Russell Jones | Cargo Chief

Information Leads to Satisfied Customers

whiteMocca/Shutterstock.comIn the history of mankind, the right information makes the difference between success and failure: finding water, where to farm, how to lay a railway, how to build a fighter jet. For today’s freight brokerages, knowing which trucking carriers do a good job and have availability for a certain lane enables that brokerage to provide high quality service and retain shipper customers. The key is knowing which of the thousands of carriers a typical brokerage has worked with in the last 12 months has done an excellent job and is available for an upcoming customer load. This information becomes even more valuable if the initially assigned carrier cancels a few hours before a designated pick up due to a reported mechanical issue, and the 3PL needs to quickly recover and present a replacement carrier.

Digitizing Dramatically Affects Floor Costs

A typical midsized freight brokerage has a floor cost (all the expenses / number of loads) of around $100 per spot load. Usually about one-third is for sales and marketing, one-sixth is overhead such as insurance and rent, etc., and one-half is the cost to find, book and manage the carrier/load. With both shippers and carriers gaining more market intelligence every year, managing floor costs for a 3PL is becoming critical to survive. By applying technology that can find, book and manage a carrier, a brokerage can dramatically improve its EBITDA  (Earnings before interest, taxes, depreciation, and amortization) while impressing customers with competitive pricing.

Load Booking Automation: Where Is the Industry Now?

From talking with the leaders of successful transportation management systems (TMS), it is clear that the majority of brokerages want load booking automation to enhance service, resulting in fewer errors and reduced costs.
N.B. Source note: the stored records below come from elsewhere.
**config.mk**
```make
export PLATFORM = sky130hd
export DESIGN_NAME = acs_chain_sequencer
export DESIGN_NICKNAME = d
export VERILOG_FILES = /design/src/common/acs_pkg.sv /design/src/logic/acs_chain_sequencer.sv /design/src/logic/acs_result_mem.sv
export SDC_FILE = /design/constraint.sdc
export NUM_CORES = 1
export LEC_CHECK = 0
export BUFFER_PORTS_ARGS = -buffer_cell sky130_fd_sc_hd__buf_2
export CAP_MARGIN = 10
export CORE_MARGIN = 2
export CORE_UTILIZATION = 50
export DETAILED_ROUTE_END_ITERATION = 10
export PLACE_DENSITY_LB_ADDON = 0.12
export SKIP_LAST_GASP = 1
export SYNTH_ARGS = -nofsm -noshare
export SYNTH_HDL_FRONTEND = slang
export SYNTH_HIERARCHICAL = 1
export SYNTH_SLANG_ARGS = --single-unit
```
**constraint.sdc**
```tcl
create_clock -name pclk -period 7.1 [get_ports pclk]
set_clock_uncertainty 0.2 [all_clocks]
set_input_delay 0.71 -clock pclk [delete_from_list [all_inputs] [get_ports pclk]]
set_output_delay 0.71 -clock pclk [all_outputs]
set_load 0.005 [all_outputs]
```
**src/common/acs_pkg.sv**
```systemverilog
package acs_pkg;

    // ****************************************
    // Sizes
    // ****************************************
    localparam int NCH = 8;                 // Channels in a chain mask
    localparam int CHW = 3;                 // Channel index width
    localparam int RESW = 10;               // Conversion result width
    localparam int AW = 8;                  // Decoded APB address bits

    // ****************************************
    // Register byte offsets
    // ****************************************
    localparam logic [AW-1:0] OFS_MAIN_CONFIG = 8'h00;
    localparam logic [AW-1:0] OFS_MAIN_STATUS = 8'h04;
    localparam logic [AW-1:0] OFS_INT_FLAG = 8'h08;
    localparam logic [AW-1:0] OFS_INT_MASK = 8'h0C;
    localparam logic [AW-1:0] OFS_NORM_MASK = 8'h10;
    localparam logic [AW-1:0] OFS_INJ_MASK = 8'h14;
    localparam logic [AW-1:0] OFS_DONE_PEND = 8'h18;
    localparam logic [AW-1:0] OFS_RESULT = 8'h40;   // Channel n at 0x40 + 4*n
    localparam logic [AW-1:0] RESULT_SPAN = 8'h20;

    // ****************************************
    // Main configuration bits
    // ****************************************
    localparam int CFG_SCAN = 0;            // 1 = scan, 0 = one-shot
    localparam int CFG_NORMAL_CHAIN_RUNNING = 1;          // Normal chain start
    localparam int CFG_INJECTED_CHAIN_RUNNING = 2;          // Injected chain start, self clearing
    localparam int CFG_ABORT = 3;           // Abort current channel, self clearing
    localparam int CFG_CANCEL = 4;          // Chain cancel, cleared by hardware
    localparam int CFG_LINK_EN = 5;         // Trigger unit link enable

    // ****************************************
    // Status and interrupt bits
    // ****************************************
    localparam int STS_NRUN = 0;            // Normal chain running
    localparam int STS_JRUN = 1;            // Injected chain running
    localparam int STS_TRUN = 2;            // Trigger unit conversion pending
    localparam int STS_STATE = 4;           // Sequencer state field, 2 bits
    localparam int NFLAG = 3;
    localparam int FLG_ECH = 0;             // Normal end of chain
    localparam int FLG_INJECTED_CHAIN_DONE_FLAG = 1;            // Injected chain done
    localparam int FLG_TEOC = 2;            // Trigger unit conversion done

    // ****************************************
    // Types
    // ****************************************
    typedef enum logic [1:0] {
        ST_IDLE = 2'h0,
        ST_SAMPLE = 2'h1,
        ST_CONV = 2'h3,
        ST_ABORT = 2'h2
    } acs_state_t;

    typedef enum logic [1:0] {
        K_NORM = 2'h0,
        K_INJ = 2'h1,
        K_TRIG = 2'h2
    } acs_kind_t;

endpackage : acs_pkg

```
**src/logic/acs_chain_sequencer.sv**
```systemverilog
// The APB register port and the register offsets were left to the implementer.
`timescale 1ns/1ps
module acs_chain_sequencer
    import acs_pkg::*;
(
    // APB slave
    input wire logic pclk,
    input wire logic presetn,
    input wire logic psel,
    input wire logic penable,
    input wire logic pwrite,
    input wire logic [AW-1:0] paddr,
    input wire logic [31:0] pwdata,
    output logic [31:0] prdata,
    output logic pready,
    output logic pslverr,
    // Interrupt
    output logic irq,
    // Cross trigger unit
    input wire logic trig_req,
    input wire logic [CHW-1:0] trig_chan,
    // Converter core
    output logic conv_start,
    output logic conv_abort,
    output logic [CHW-1:0] conv_chan,
    input wire logic core_sampling,
    input wire logic core_done,
    input wire logic [RESW-1:0] core_data
);

    // ****************************************
    // Helper functions
    // ****************************************

    // Lowest set channel of a mask, mask order
    function automatic logic [CHW-1:0] first_ch(input logic [NCH-1:0] m);
        logic [CHW-1:0] r;
        r = '0;
        for (int i = NCH - 1; i >= 0; i--)
        begin
            if (m[i])
            begin
                r = CHW'(i);
            end
        end
        return r;
    endfunction : first_ch

    // One-hot bit of a channel
    function automatic logic [NCH-1:0] ch_bit(input logic [CHW-1:0] c);
        logic [NCH-1:0] r;
        r = '0;
        r[c] = 1'b1;
        return r;
    endfunction : ch_bit

    // ****************************************
    // Declarations
    // ****************************************
    acs_state_t state_reg;                  // Sequencer state
    acs_kind_t kind_reg;                    // Chain owning current channel
    logic [CHW-1:0] cur_reg;                // Current channel
    logic scan_reg;                         // Scan mode
    logic normal_chain_running_reg;                       // Normal start command bit
    logic cancel_reg;                       // Chain cancel command bit
    logic link_en_reg;                      // Trigger unit link enable
    logic [NCH-1:0] nmask_reg;              // Normal channel mask
    logic [NCH-1:0] jmask_reg;              // Injected channel mask
    logic [NCH-1:0] pend_reg;               // Channel done pending bits
    logic [NCH-1:0] ntodo_reg;              // Normal channels still to convert
    logic [NCH-1:0] jtodo_reg;              // Injected channels still to convert
    logic tpend_reg;                        // Trigger unit request pending
    logic [CHW-1:0] tchan_reg;              // Trigger unit channel
    logic [NFLAG-1:0] flag_reg;             // Interrupt flags
    logic [NFLAG-1:0] imask_reg;            // Interrupt mask
    logic [31:0] prdata_reg;                // Registered read data
    logic res_sel_reg;                      // Read targets result store
    logic [RESW-1:0] mem_rdata;             // Result store read data
    logic conv_start_reg;                   // Start pulse to core
    logic conv_abort_reg;                   // Abort pulse to core

    // Bus decode
    logic wr_acc;
    logic setup;
    logic is_res;
    logic mapped;
    logic cfg_wr;
    logic normal_chain_running_wr;
    logic injected_chain_running_wr;
    logic abort_wr;

    // Sequencer events
    logic busy;
    logic done_ev;
    logic swab_ev;
    logic restart_ev;
    logic cancel_cur;
    logic preempt;
    logic [NCH-1:0] cur_bit;
    logic n_last;
    logic j_last;
    logic n_end;
    logic j_end;
    logic t_end;
    logic [NFLAG-1:0] flag_set;
    logic nrun;

    // ****************************************
    // APB decode
    // ****************************************

    // Writes complete in the access cycle
    assign wr_acc = psel && penable && pwrite;
    assign setup = psel && !penable;
    assign is_res = (paddr >= OFS_RESULT) && (paddr < OFS_RESULT + RESULT_SPAN)
                    && (paddr[1:0] == 2'h0);
    assign mapped = is_res || (paddr == OFS_MAIN_CONFIG) || (paddr == OFS_MAIN_STATUS)
                    || (paddr == OFS_INT_FLAG) || (paddr == OFS_INT_MASK)
                    || (paddr == OFS_NORM_MASK) || (paddr == OFS_INJ_MASK)
                    || (paddr == OFS_DONE_PEND);
    assign cfg_wr = wr_acc && (paddr == OFS_MAIN_CONFIG);
    assign normal_chain_running_wr = cfg_wr && pwdata[CFG_NORMAL_CHAIN_RUNNING];
    assign injected_chain_running_wr = cfg_wr && pwdata[CFG_INJECTED_CHAIN_RUNNING];
    assign abort_wr = cfg_wr && pwdata[CFG_ABORT];
    assign pready = 1'b1;
    assign pslverr = psel && penable && !mapped;

    // ****************************************
    // Sequencer event terms
    // ****************************************
    assign busy = (state_reg == ST_SAMPLE) || (state_reg == ST_CONV);
    assign cur_bit = ch_bit(cur_reg);
    assign done_ev = busy && core_done;
    // Software abort drops the channel in flight
    assign swab_ev = busy && abort_wr && !done_ev;
    // One-shot normal start during a normal chain restarts it
    assign restart_ev = busy && normal_chain_running_wr && !scan_reg && (kind_reg == K_NORM);
    // Cancel drops the injected channel in flight
    assign cancel_cur = busy && cancel_reg && (kind_reg == K_INJ);
    // Preemption cases, any phase of the channel
    always_comb
    begin
        preempt = 1'b0;
        if (busy && !done_ev)
        begin
            if (kind_reg == K_NORM)
            begin
                preempt = (|jtodo_reg) || tpend_reg;
            end
            else if (kind_reg == K_INJ)
            begin
                preempt = tpend_reg;
            end
        end
    end
    assign n_last = (ntodo_reg & ~cur_bit) == '0;
    assign j_last = (jtodo_reg & ~cur_bit) == '0;
    // Chain end: last channel completed or dropped; a trigger conversion ends only on completion
    assign n_end = (kind_reg == K_NORM) && n_last && (done_ev || swab_ev) && !restart_ev;
    assign j_end = (kind_reg == K_INJ) && j_last && (done_ev || swab_ev) && !cancel_reg;
    assign t_end = (kind_reg == K_TRIG) && done_ev;
    // One flag per chain end; cancel raises the injected flag
    assign flag_set = {t_end, j_end || cancel_reg, n_end};
    // Running flag: one-shot falls with the chain, scan holds while started
    assign nrun = (|ntodo_reg) || (scan_reg && normal_chain_running_reg);

    // ****************************************
    // Sequencer state machine
    // ****************************************

    // Channel launch, phase tracking and abort
    always_ff @(posedge pclk or negedge presetn)
    begin
        if (!presetn)
        begin
            state_reg <= ST_IDLE;
            kind_reg <= K_NORM;
            cur_reg <= '0;
            conv_start_reg <= 1'b0;
            conv_abort_reg <= 1'b0;
        end
        else
        begin
            conv_start_reg <= 1'b0;
            conv_abort_reg <= 1'b0;
            case (state_reg)
                ST_IDLE:
                begin
                    // Priority: trigger, then injected, then normal
                    if (tpend_reg)
                    begin
                        kind_reg <= K_TRIG;
                        cur_reg <= tchan_reg;
                        conv_start_reg <= 1'b1;
                        state_reg <= ST_SAMPLE;
                    end
                    else if (|jtodo_reg)
                    begin
                        kind_reg <= K_INJ;
                        cur_reg <= first_ch(jtodo_reg);
                        conv_start_reg <= 1'b1;
                        state_reg <= ST_SAMPLE;
                    end
                    else if (|ntodo_reg)
                    begin
                        // Resume in mask order from the first unfinished one
                        kind_reg <= K_NORM;
                        cur_reg <= first_ch(ntodo_reg);
                        conv_start_reg <= 1'b1;
                        state_reg <= ST_SAMPLE;
                    end
                end
                ST_SAMPLE, ST_CONV:
                begin
                    if (done_ev)
                    begin
                        state_reg <= ST_IDLE;
                    end
                    else if (preempt || swab_ev || restart_ev || cancel_cur)
                    begin
                        // Stop the core; restored channels stay in their chain
                        conv_abort_reg <= 1'b1;
                        state_reg <= ST_ABORT;
                    end
                    else if (state_reg == ST_SAMPLE && !core_sampling && !conv_start_reg)
                    begin
                        state_reg <= ST_CONV;
                    end
                end
                ST_ABORT:
                begin
                    // One settle cycle for the core after abort
                    state_reg <= ST_IDLE;
                end
                default:
                begin
                    state_reg <= ST_IDLE;
                end
            endcase
        end
    end

    assign conv_start = conv_start_reg;
    assign conv_abort = conv_abort_reg;
    assign conv_chan = cur_reg;

    // ****************************************
    // Chain bookkeeping
    // ****************************************

    // Normal chain: loaded on start, bit removed when converted or dropped by software abort
    always_ff @(posedge pclk or negedge presetn)
    begin
        if (!presetn)
        begin
            ntodo_reg <= '0;
        end
        else if (normal_chain_running_wr)
        begin
            ntodo_reg <= nmask_reg;
        end
        else if (kind_reg == K_NORM && (done_ev || swab_ev))
        begin
            if (n_last && scan_reg && normal_chain_running_reg)
            begin
                ntodo_reg <= nmask_reg;
            end
            else
            begin
                ntodo_reg <= ntodo_reg & ~cur_bit;
            end
        end
    end

    // Injected chain: cancel empties it, abort drops one channel
    always_ff @(posedge pclk or negedge presetn)
    begin
        if (!presetn)
        begin
            jtodo_reg <= '0;
        end
        else if (cancel_reg)
        begin
            jtodo_reg <= '0;
        end
        else if (injected_chain_running_wr)
        begin
            jtodo_reg <= jmask_reg;
        end
        else if (kind_reg == K_INJ && (done_ev || swab_ev))
        begin
            jtodo_reg <= jtodo_reg & ~cur_bit;
        end
    end

    // Trigger unit request; held while link enabled, new request wins
    always_ff @(posedge pclk or negedge presetn)
    begin
        if (!presetn)
        begin
            tpend_reg <= 1'b0;
            tchan_reg <= '0;
        end
        else if (!link_en_reg)
        begin
            tpend_reg <= 1'b0;
        end
        else if (trig_req)
        begin
            tpend_reg <= 1'b1;
            tchan_reg <= trig_chan;
        end
        else if (kind_reg == K_TRIG && (done_ev || swab_ev))
        begin
            tpend_reg <= 1'b0;
        end
    end

    // Pending bits: set on conversion done, set wins over write-one-clear
    always_ff @(posedge pclk or negedge presetn)
    begin
        if (!presetn)
        begin
            pend_reg <= '0;
        end
        else
        begin
            for (int i = 0; i < NCH; i++)
            begin
                if (done_ev && cur_reg == CHW'(i))
                begin
                    pend_reg[i] <= 1'b1;
                end
                else if (wr_acc && paddr == OFS_DONE_PEND && pwdata[i])
                begin
                    pend_reg[i] <= 1'b0;
                end
            end
        end
    end

    // Result store, written at each completion
    acs_result_mem u_mem (
        .pclk(pclk),
        .we(done_ev),
        .waddr(cur_reg),
        .wdata(core_data),
        .raddr(paddr[CHW+1:2]),
        .rdata(mem_rdata)
    );

    // ****************************************
    // Configuration registers
    // ****************************************

    // Main configuration; cancel cleared by hardware once handled
    always_ff @(posedge pclk or negedge presetn)
    begin
        if (!presetn)
        begin
            scan_reg <= 1'b0;
            normal_chain_running_reg <= 1'b0;
            cancel_reg <= 1'b0;
            link_en_reg <= 1'b0;
        end
        else if (cfg_wr)
        begin
            scan_reg <= pwdata[CFG_SCAN];
            normal_chain_running_reg <= pwdata[CFG_NORMAL_CHAIN_RUNNING];
            cancel_reg <= pwdata[CFG_CANCEL];
            link_en_reg <= pwdata[CFG_LINK_EN];
        end
        else
        begin
            cancel_reg <= 1'b0;
            // One-shot start bit falls when the chain finishes
            if (!scan_reg && n_end)
            begin
                normal_chain_running_reg <= 1'b0;
            end
        end
    end

    // Masks
    always_ff @(posedge pclk or negedge presetn)
    begin
        if (!presetn)
        begin
            nmask_reg <= '0;
            jmask_reg <= '0;
            imask_reg <= '0;
        end
        else if (wr_acc)
        begin
            if (paddr == OFS_NORM_MASK)
            begin
                nmask_reg <= pwdata[NCH-1:0];
            end
            if (paddr == OFS_INJ_MASK)
            begin
                jmask_reg <= pwdata[NCH-1:0];
            end
            if (paddr == OFS_INT_MASK)
            begin
                imask_reg <= pwdata[NFLAG-1:0];
            end
        end
    end

    // ****************************************
    // Interrupts
    // ****************************************

    // Sticky flags, write one to clear, set wins
    always_ff @(posedge pclk or negedge presetn)
    begin
        if (!presetn)
        begin
            flag_reg <= '0;
        end
        else
        begin
            for (int i = 0; i < NFLAG; i++)
            begin
                if (flag_set[i])
                begin
                    flag_reg[i] <= 1'b1;
                end
                else if (wr_acc && paddr == OFS_INT_FLAG && pwdata[i])
                begin
                    flag_reg[i] <= 1'b0;
                end
            end
        end
    end

    // Level interrupt while any unmasked flag is set
    assign irq = |(flag_reg & imask_reg);

    // ****************************************
    // Read path
    // ****************************************

    // Read data captured in the setup cycle
    always_ff @(posedge pclk or negedge presetn)
    begin
        if (!presetn)
        begin
            prdata_reg <= '0;
            res_sel_reg <= 1'b0;
        end
        else if (setup)
        begin
            res_sel_reg <= is_res;
            prdata_reg <= '0;
            case (paddr)
                OFS_MAIN_CONFIG:
                begin
                    prdata_reg[CFG_SCAN] <= scan_reg;
                    prdata_reg[CFG_NORMAL_CHAIN_RUNNING] <= normal_chain_running_reg;
                    prdata_reg[CFG_CANCEL] <= cancel_reg;
                    prdata_reg[CFG_LINK_EN] <= link_en_reg;
                end
                OFS_MAIN_STATUS:
                begin
                    prdata_reg[STS_NRUN] <= nrun;
                    prdata_reg[STS_JRUN] <= |jtodo_reg;
                    prdata_reg[STS_TRUN] <= tpend_reg;
                    prdata_reg[STS_STATE +: 2] <= state_reg;
                end
                OFS_INT_FLAG: prdata_reg[NFLAG-1:0] <= flag_reg;
                OFS_INT_MASK: prdata_reg[NFLAG-1:0] <= imask_reg;
                OFS_NORM_MASK: prdata_reg[NCH-1:0] <= nmask_reg;
                OFS_INJ_MASK: prdata_reg[NCH-1:0] <= jmask_reg;
                OFS_DONE_PEND: prdata_reg[NCH-1:0] <= pend_reg;
                default: prdata_reg <= '0;
            endcase
        end
    end

    // Result words come straight from the store's output register
    assign prdata = res_sel_reg ? {{(32 - RESW){1'b0}}, mem_rdata} : prdata_reg;

endmodule : acs_chain_sequencer

```
**src/logic/acs_result_mem.sv**
```systemverilog
`timescale 1ns/1ps
// Small result store, one word per channel, registered read port
module acs_result_mem
    import acs_pkg::*;
(
    // Clock
    input wire logic pclk,
    // Write port
    input wire logic we,
    input wire logic [CHW-1:0] waddr,
    input wire logic [RESW-1:0] wdata,
    // Read port
    input wire logic [CHW-1:0] raddr,
    output logic [RESW-1:0] rdata
);

    // Storage array, no reset needed
    logic [RESW-1:0] mem [NCH];

    // Write on strobe
    always_ff @(posedge pclk)
    begin
        if (we)
        begin
            mem[waddr] <= wdata;
        end
    end

    // Read data from a register
    always_ff @(posedge pclk)
    begin
        rdata <= mem[raddr];
    end

endmodule : acs_result_mem

```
Most brokerages feel that relationships with carriers matter, particularly in tight markets where there are more loads than usual per available truck. Brokerages believe that when the market is tight, they can leverage past business with a carrier to receive preferential treatment for scarce trucking capacity. Relationships foster trust and this is the key. Most of the popular TMS offer various degrees of load booking automation, referencing past loads, past lanes and past performance to offer a load to a past carrier. Many of the TMS, particularly those targeted for enterprise clients, are complex, listing hundreds of features to master. Experts peg the percent of our industry’s spot loads that are being executed via load booking automation at one percent to 10 percent. Given our environment with Smartphones, Google and Amazon, our industry should be modernizing faster.

It is reported that one of the largest domestic brokerages is now booking 25-30 percent of their spot loads with load booking automation.
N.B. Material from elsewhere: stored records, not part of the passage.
### config.mk
export PLATFORM = sky130hd
export DESIGN_NAME = plcp_port
export DESIGN_NICKNAME = d
export VERILOG_FILES = /design/src/rtl/plcp_pkg.sv /design/src/rtl/plcp_port.sv /design/src/rtl/plcp_sync.sv
export VERILOG_INCLUDE_DIRS = /design/src /design/src/rtl
export SDC_FILE = /design/constraint.sdc
export NUM_CORES = 1
export LEC_CHECK = 0
export BUFFER_PORTS_ARGS = -buffer_cell sky130_fd_sc_hd__buf_2
export CAP_MARGIN = 10
export CORE_AREA = 2 2 39 41
export DETAILED_ROUTE_END_ITERATION = 16
export DIE_AREA = 0 0 41 43
export GPL_ROUTABILITY_DRIVEN = 0
export HOLD_SLACK_MARGIN = 0.15
export PLACE_DENSITY = 0.68
export SLEW_MARGIN = 5
export SYNTH_ARGS = -nofsm -noshare
export SYNTH_HDL_FRONTEND = slang
export SYNTH_SLANG_ARGS = --single-unit
### constraint.sdc
create_clock -name sys_clk_in -period 1.2 [get_ports sys_clk_in]
set_input_delay 0.06 -clock sys_clk_in [delete_from_list [all_inputs] [get_ports sys_clk_in]]
set_output_delay 0.06 -clock sys_clk_in [all_outputs]
set_load 0.01 [all_outputs]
Digitalization Wave Is Coming

Considering rumors and reports, the consensus is that digital-focused brokerages are rapidly taking the lion’s share. They have invested millions into the development of load booking automation to provide a higher level of service – readily available truck tracking as an example – and to streamline their operational costs. It is reported that one of the largest domestic brokerages is now booking 25-30 percent of their spot loads with load booking automation. One of the largest global freight forwarders is employing load booking automation for spot loads in their European operations.

At the TIA Capital Ideas Conference in April 2018, many Chicago-based members speculated that if they did not adopt digital load booking automation, they would be out of business in five years. With digitization all around, carriers are also expecting a shift to this automation. As the percentage of millennials in brokerage workforce grows, load booking automation will be rapidly accepted.
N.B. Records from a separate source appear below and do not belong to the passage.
### src/inc/cms_pkg.sv
// Package of settings constants for the clock manager settings block.
package cms_pkg;
  localparam logic [31:0] CMS_CTRL_OFF = 32'h0000_0000;
  localparam logic [31:0] CMS_PHASE_OFF = 32'h0000_0004;
  localparam logic [31:0] CMS_RATIO_OFF = 32'h0000_0008;
  localparam logic [31:0] CMS_JF_OFF = 32'h0000_000c;
  localparam logic [31:0] CMS_PERIOD_OFF = 32'h0000_0010;
  localparam logic [31:0] CMS_STATUS_OFF = 32'h0000_0014;
  localparam logic [31:0] CMS_PSTEP_OFF = 32'h0000_0018;
  // Control field positions.
  localparam int CMS_CTRL_OPT_BIT = 0;
  localparam int CMS_CTRL_MODE_LSB = 1;
  localparam int CMS_CTRL_HOLD_BIT = 4;
  localparam int CMS_CTRL_HALVE_BIT = 5;
  localparam int CMS_CTRL_FB_BIT = 6;
  localparam int CMS_CTRL_SRANGE_BIT = 7;
  localparam int CMS_CTRL_LRANGE_BIT = 8;
  localparam int CMS_CTRL_DUTY_BIT = 9;
  localparam int CMS_CTRL_LOCKREQ_BIT = 10;
  // Ratio field positions: half-step divider code, numerator, denominator.
  localparam int CMS_RATIO_DIV_LSB = 0;
  localparam int CMS_RATIO_NUM_LSB = 8;
  localparam int CMS_RATIO_DEN_LSB = 16;
  // Reset values.
  localparam logic [15:0] CMS_JF_RST = 16'hf0f0;
  localparam logic [10:0] CMS_PHASE_RST = 11'h000;
  localparam logic [5:0] CMS_DIV_RST = 6'h04;
  localparam logic [5:0] CMS_NUM_RST = 6'h04;
  localparam logic [5:0] CMS_DEN_RST = 6'h01;
  localparam logic [15:0] CMS_PERIOD_RST = 16'h0000;
  localparam logic CMS_DUTY_RST = 1'b1;
  // Legal limits.
  localparam int CMS_UP_MAX = 255;
  localparam int CMS_CEN_MAX = 255;
  localparam int CMS_DIR_MAX = 1023;
  localparam int CMS_DIV_MIN = 3;
  localparam int CMS_DIV_HALF_MAX = 15;
  localparam int CMS_DIV_MAX = 32;
  localparam int CMS_NUM_MIN = 2;
  localparam int CMS_NUM_MAX = 32;
  localparam int CMS_DEN_MIN = 1;
  localparam int CMS_DEN_MAX = 32;
  localparam int CMS_STEP_DENOM = 256;
  typedef enum logic [2:0] {
    CMS_PS_NONE, CMS_PS_FIXED, CMS_PS_UP, CMS_PS_CENTRED, CMS_PS_DIRECT
  } cms_psmode_t;
endpackage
Adopt Digital Load Booking Automation

Today, freight brokerages are dealing with a record tight market. Relationships matter now more than ever. There are three keys to successfully adopting load booking automation.

First, a brokerage needs to reach out and communicate to its main carriers the desire to leverage load booking automation. This way, the carrier will be expecting this service from its customers. Many carriers will welcome this message as a way to streamline their operations and gain informational advantages.

Second, carriers’ actual and desired integration abilities vary dramatically. Some carriers regretfully will insist on EDI technology which was developed in the 1960s. Other carriers will want API integration, or flat file table exchanges, or direct integration into their TMS, or to scrape a Google share sheet, or to read a capacity email, or make a phone call, perhaps in another language.

Lastly, like in other industry examples (securities, semiconductors, air travel), standardization will accelerate adoption of digital load booking automation. TIA has committees and sub committees working on this type of standardization to help its members. TIA members are the most advanced 3PLs, and they are leading the industry toward the future.